Aim of the exercise:
How many of the lines below contain "asynchronous"? Reply with only that figure.

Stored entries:
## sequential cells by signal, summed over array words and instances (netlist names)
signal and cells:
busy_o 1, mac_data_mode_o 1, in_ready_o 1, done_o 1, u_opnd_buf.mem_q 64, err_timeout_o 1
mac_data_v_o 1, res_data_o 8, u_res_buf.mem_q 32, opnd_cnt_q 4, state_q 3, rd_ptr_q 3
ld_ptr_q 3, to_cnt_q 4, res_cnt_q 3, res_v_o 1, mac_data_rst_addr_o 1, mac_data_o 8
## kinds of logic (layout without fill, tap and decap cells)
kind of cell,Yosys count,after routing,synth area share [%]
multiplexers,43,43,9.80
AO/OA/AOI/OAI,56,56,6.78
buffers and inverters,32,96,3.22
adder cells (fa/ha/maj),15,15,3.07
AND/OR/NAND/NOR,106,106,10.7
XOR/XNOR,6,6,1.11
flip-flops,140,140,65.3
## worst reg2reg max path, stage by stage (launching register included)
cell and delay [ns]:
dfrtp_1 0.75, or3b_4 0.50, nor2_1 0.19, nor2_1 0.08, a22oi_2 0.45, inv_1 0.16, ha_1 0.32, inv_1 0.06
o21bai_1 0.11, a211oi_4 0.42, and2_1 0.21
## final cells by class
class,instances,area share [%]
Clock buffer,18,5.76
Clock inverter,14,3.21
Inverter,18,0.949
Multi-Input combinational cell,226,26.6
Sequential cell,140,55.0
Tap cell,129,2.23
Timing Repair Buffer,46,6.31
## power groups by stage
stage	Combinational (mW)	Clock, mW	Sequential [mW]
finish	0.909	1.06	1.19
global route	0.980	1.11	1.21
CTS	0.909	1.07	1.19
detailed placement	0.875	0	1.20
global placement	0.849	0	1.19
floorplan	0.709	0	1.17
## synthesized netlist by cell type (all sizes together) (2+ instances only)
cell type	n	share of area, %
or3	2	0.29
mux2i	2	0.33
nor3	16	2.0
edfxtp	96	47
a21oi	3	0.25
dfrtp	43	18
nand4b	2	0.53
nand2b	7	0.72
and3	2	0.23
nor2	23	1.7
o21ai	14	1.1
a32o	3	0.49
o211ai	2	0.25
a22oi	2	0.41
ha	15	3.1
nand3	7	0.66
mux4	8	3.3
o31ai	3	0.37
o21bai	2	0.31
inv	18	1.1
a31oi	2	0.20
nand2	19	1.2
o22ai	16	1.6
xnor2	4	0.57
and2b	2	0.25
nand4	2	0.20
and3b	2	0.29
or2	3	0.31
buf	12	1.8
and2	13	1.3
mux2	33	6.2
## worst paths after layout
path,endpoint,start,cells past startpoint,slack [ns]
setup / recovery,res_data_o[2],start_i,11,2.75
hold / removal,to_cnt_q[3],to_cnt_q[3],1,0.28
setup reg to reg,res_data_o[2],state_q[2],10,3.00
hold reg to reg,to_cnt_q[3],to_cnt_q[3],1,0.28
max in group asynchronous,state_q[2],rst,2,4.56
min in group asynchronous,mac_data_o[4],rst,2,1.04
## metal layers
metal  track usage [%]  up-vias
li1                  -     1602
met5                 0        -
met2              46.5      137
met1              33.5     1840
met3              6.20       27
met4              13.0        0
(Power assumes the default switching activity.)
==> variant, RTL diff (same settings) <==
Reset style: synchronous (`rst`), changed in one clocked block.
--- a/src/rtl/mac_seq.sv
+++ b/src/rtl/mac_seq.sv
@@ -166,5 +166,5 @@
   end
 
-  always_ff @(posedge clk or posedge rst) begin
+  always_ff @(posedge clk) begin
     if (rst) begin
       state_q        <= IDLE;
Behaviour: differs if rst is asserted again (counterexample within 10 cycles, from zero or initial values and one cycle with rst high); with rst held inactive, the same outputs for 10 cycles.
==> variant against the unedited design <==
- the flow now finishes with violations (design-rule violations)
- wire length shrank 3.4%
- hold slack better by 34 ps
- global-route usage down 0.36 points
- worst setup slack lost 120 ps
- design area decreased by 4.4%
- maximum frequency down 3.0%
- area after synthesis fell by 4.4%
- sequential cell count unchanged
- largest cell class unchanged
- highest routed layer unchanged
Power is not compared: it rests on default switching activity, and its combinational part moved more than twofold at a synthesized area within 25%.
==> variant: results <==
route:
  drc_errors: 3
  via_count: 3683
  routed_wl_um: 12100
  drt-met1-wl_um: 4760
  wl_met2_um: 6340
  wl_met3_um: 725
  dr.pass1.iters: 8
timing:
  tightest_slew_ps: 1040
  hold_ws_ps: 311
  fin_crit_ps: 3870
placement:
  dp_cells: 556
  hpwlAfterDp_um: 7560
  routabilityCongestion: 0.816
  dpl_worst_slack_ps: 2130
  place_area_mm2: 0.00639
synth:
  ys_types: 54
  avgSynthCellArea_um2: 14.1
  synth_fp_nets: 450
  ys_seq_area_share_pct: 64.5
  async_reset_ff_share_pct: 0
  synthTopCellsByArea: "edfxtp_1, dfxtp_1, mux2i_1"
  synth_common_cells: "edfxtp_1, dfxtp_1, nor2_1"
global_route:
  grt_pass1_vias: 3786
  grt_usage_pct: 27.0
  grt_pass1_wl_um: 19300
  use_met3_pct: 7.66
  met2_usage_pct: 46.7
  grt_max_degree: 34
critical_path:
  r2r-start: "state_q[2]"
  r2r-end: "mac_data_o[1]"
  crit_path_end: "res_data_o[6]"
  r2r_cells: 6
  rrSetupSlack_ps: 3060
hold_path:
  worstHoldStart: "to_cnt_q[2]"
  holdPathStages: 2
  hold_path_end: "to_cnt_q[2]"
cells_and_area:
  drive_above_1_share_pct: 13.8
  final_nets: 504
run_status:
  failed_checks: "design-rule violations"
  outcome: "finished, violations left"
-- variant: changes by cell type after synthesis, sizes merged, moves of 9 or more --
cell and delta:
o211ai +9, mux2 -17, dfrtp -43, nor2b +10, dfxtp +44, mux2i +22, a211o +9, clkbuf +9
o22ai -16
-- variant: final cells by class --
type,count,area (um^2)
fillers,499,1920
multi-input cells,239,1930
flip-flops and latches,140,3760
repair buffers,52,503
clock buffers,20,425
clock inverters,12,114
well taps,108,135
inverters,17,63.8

Solution to this task:
2